In truth, co-sponsorship marked a shift in how the Human Rights Council engaged with Sri Lanka. Sri Lanka lost vote after vote at the Human Rights Council from 2012-2014, and the situation was hurtling towards a Special Commission of Inquiry on war crimes committed in the island. Samaraweera’s diplomatic efforts pulled the situation back from the brink, with firm commitments to address rights violations and deal with Sri Lanka’s difficult past. After two years in the job, State Minister Balasuriya has learned nothing about how the wheels of international justice turn, and the herculean effort former Minister Mangala Samaraweera made to ensure those wheels turned collaboratively, rather than in an adversarial way against Sri Lanka. Samaraweera presented a blueprint for Transitional Justice in Sri Lanka, including a Truth and Reconciliation Commission, an Office of Missing Persons, an Office for Reparations, and a special prosecutor to bring perpetrators of human rights abuses to justice.
The Government blueprint was accepted by the Council and Sri Lanka was to be given the ‘time and space’ to make good on these promises. During its tenure, the Yahapalanaya administration managed to set up two out of four mechanisms promised to the Council – the OMP and the Office of Reparations. Ironically, both institutions were established amidst thunderous protest from the Rajapaksa-led Opposition, which in Government has retained both offices in a nominal way and showcase them internationally as evidence of a domestic reconciliation process taking shape.
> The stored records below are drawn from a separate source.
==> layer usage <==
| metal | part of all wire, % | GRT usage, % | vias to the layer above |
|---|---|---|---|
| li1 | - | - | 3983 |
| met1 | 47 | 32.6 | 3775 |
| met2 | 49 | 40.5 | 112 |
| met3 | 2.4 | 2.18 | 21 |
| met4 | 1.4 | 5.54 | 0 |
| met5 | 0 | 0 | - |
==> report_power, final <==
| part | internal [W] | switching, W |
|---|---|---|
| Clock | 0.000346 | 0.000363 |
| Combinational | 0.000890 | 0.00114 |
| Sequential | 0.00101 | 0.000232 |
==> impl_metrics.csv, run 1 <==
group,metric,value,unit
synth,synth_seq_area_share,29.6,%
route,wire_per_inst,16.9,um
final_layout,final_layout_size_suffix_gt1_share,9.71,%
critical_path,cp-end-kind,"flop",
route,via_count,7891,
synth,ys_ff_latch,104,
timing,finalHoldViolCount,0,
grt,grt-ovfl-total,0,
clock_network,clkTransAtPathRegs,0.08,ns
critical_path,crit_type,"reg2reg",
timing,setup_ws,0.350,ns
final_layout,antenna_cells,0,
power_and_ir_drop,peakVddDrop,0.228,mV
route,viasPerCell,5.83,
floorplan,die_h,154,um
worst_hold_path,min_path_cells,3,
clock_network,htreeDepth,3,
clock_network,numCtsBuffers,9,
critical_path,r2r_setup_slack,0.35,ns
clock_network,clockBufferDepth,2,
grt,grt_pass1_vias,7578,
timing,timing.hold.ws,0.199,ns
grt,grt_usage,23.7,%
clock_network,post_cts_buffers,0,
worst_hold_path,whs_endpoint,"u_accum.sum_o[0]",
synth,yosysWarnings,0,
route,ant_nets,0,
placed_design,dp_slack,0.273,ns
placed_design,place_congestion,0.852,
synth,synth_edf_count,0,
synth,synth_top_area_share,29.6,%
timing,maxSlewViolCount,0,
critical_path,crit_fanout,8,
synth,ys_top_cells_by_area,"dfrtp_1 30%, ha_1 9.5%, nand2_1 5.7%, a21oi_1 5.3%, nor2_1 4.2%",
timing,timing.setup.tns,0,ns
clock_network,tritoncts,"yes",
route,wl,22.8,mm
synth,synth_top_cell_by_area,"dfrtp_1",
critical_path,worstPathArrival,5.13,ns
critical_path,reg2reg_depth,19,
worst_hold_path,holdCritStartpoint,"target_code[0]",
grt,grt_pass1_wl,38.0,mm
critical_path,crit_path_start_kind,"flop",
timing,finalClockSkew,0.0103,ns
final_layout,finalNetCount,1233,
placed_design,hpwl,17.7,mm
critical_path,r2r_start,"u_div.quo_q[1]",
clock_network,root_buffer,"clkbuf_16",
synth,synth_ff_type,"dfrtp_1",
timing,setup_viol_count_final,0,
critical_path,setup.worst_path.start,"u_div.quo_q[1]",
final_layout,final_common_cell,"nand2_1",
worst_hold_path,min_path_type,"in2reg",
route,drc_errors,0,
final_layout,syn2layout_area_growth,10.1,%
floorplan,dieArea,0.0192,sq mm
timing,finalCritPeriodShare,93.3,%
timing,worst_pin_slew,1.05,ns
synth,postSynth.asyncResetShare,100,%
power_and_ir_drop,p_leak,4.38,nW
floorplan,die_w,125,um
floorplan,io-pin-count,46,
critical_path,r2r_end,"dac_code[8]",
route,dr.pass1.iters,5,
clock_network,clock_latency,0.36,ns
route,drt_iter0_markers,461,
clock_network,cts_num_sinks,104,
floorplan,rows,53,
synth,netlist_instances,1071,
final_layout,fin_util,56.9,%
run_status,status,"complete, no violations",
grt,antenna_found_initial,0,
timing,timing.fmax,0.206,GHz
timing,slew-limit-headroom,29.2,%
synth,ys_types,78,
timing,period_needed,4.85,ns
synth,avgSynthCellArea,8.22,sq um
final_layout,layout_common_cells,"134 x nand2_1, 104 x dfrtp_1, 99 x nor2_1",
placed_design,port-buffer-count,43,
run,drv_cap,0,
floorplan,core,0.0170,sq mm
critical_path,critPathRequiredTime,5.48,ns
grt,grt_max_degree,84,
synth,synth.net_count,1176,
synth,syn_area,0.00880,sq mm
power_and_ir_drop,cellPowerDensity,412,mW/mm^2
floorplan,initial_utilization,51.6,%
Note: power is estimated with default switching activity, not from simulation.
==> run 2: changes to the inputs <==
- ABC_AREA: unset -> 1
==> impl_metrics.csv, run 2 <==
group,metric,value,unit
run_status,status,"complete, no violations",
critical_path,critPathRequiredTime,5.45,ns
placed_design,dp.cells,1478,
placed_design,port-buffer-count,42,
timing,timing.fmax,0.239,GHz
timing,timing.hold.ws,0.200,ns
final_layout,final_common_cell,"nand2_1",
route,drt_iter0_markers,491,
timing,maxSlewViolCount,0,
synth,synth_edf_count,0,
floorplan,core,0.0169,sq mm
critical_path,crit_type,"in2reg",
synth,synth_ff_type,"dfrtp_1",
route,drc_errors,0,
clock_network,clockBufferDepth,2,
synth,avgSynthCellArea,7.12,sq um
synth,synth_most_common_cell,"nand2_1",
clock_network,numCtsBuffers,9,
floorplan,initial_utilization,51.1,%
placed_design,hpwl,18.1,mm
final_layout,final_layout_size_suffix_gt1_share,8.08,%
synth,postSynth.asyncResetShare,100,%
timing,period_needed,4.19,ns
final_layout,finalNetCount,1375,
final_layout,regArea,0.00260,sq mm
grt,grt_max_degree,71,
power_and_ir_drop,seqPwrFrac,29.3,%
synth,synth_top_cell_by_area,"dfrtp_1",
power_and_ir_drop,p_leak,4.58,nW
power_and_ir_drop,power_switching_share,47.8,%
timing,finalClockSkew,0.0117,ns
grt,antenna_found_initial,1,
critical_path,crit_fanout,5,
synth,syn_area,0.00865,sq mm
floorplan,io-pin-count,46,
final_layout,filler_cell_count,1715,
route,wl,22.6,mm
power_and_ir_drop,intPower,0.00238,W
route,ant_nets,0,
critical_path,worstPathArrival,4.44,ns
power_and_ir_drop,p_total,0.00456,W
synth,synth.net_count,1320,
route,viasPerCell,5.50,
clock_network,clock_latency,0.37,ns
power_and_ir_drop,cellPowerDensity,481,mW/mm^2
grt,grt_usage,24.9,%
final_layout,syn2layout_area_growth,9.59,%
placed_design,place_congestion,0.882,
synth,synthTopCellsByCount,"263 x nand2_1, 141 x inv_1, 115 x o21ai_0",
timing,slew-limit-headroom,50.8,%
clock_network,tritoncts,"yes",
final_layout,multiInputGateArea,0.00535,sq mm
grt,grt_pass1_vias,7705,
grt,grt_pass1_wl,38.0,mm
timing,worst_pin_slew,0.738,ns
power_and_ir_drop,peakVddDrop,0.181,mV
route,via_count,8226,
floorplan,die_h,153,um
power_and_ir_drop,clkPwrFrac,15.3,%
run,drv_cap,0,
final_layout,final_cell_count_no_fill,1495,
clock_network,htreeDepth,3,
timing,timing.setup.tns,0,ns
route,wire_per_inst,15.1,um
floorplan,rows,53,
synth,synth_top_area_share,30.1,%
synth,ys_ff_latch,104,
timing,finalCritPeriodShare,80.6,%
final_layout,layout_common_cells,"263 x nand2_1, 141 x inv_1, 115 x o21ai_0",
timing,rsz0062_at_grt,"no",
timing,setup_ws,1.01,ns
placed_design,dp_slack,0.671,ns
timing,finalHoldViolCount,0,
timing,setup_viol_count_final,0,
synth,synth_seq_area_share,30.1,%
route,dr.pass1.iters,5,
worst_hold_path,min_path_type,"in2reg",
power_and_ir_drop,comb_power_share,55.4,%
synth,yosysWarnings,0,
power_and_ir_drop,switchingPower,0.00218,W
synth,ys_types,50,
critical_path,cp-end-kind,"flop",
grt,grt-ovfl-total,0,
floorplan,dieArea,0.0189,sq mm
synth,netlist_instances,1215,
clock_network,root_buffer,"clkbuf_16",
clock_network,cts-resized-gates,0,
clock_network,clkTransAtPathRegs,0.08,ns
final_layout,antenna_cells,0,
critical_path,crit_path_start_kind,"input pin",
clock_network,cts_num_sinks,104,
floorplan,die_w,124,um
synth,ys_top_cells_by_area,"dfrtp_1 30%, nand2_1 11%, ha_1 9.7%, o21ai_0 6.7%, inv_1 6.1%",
Minister Balasuriya’s Government led by President Gotabaya Rajapaksa thumped their chest and withdrew triumphantly from the commitments undertaken by the Government of Sri Lanka in Resolution 30/1 of 2015. The move played well with its hawkish base in Sri Lanka, but the victory turned pyrrhic very quickly.
In exchange for its chest-thumping withdrawal from 30/1, the Gotabaya Rajapaksa administration received UNHRC Resolution 46/1 in March 2021, adopted by a majority of 22 votes at the Council. With the adoption of Resolution 46/1, the train is leaving the station on international justice, and Sri Lanka is not onboard. The March 2021 Resolution mandated the Office of the High Commissioner for Human Rights (OHCHR) to establish an international mechanism to “collect, consolidate, analyse and preserve information and evidence and to develop possible strategies for future accountability processes.”
The OHCHR’s Sri Lanka mechanism has been taking shape over the past several months and will eventually lend evidence gathered on war time atrocities and human rights violations to courts in foreign countries that have the right to invoke international jurisdiction. In other words, the groundwork has already been laid to prosecute Sri Lankan perpetrators – including military personnel – in foreign courts. This then is the legacy of State Minister Balasuriya and his masters. They have opened Sri Lanka to international scrutiny in multiple fronts and the country is currently under threat of losing preferential trade opportunities re-established in 2017 under Samaraweera. They are far from qualified to be questioning Minister Samaraweera’s bona fides. It would serve the novice minister Balasuriya well to grasp instead the depth of the former minister’s vision, about where Sri Lanka could go if it would only adhere to the rules-based international order.